Five diffusion papers worth reading today (May 21, 2026)

Sixteen diffusion and flow-matching preprints arrived in the ~27-hour window ending May 21. Today's five cluster around three friction points that scale is making harder to ignore: keeping alignment methods general enough to cover both diffusion and flow-matching models, reducing the quadratic attention cost of video DiTs, and making quantization actually work for autoregressive video diffusion — a model class whose error-accumulation dynamics break every assumption standard quantization methods rely on.
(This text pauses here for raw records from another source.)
This is an optimization exercise on Yosys and OpenROAD, whose aim is small area, not a production implementation. Only simulation tests tie the RTL to the original design; equivalence was not proved. Power and IR drop assume default switching activity.

the previous run:
==> flow/design.v <==
package access_pkg;
	typedef logic [3:0] key_code_t;
	typedef struct packed {
		logic      strobe;
		key_code_t code;
	} key_event_t;
	typedef logic [11:0] user_id_t;
	typedef logic [15:0] passcode_t;
	typedef struct packed {
		logic       locked;
		logic [1:0] errors;
		passcode_t  pass;
	} user_entry_t;
	typedef struct packed {
		logic        en;
		user_id_t    id;
		user_entry_t entry;
	} table_wr_t;
	typedef struct packed {
		logic granted;
		logic denied;
		logic locked;
		logic alarm;
	} access_status_t;
endpackage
1. FPD: one-step distillation for discrete diffusion

ArXiv: 2605.21484 | Chaoyang Wang, Yunhai Tong | cs.CV

Peer-review status: Preprint (submitted 2026-05-20). Full experimental tables not yet accessible — ArXiv HTML page pending indexing at time of writing.

Continuous diffusion has a mature one-step distillation toolbox — Consistency Models, SDXL-Turbo, DMD. Discrete diffusion, which operates over token vocabularies rather than continuous latents, has been left out: the token-space geometry makes the standard score-matching objectives ill-defined, and naively lifting continuous distillation recipes to discrete models produces training instabilities. 1

FPD (Fixed-Point Distillation) sidesteps these instabilities with a two-part construction. First, it lifts discrete tokens into a continuous feature space, where the multi-bandwidth drift loss can be computed without the vocabulary boundary artifacts that break discrete-space objectives. Second, it uses a straight-through estimator in the forward pass — the teacher and decoder see exact hard-sampled tokens, while the student receives continuous gradients through those tokens in the backward pass — resolving the discretization-gradient tension that plagues other approaches. An optional adversarial objective can be added on top for perceptual sharpness. 1

The key design choice: training and inference operate on the same codebook manifold throughout, which the authors argue is what prevents the mode collapse that other discrete distillation attempts encounter. 1 The method covers both class-conditional and text-conditional generation.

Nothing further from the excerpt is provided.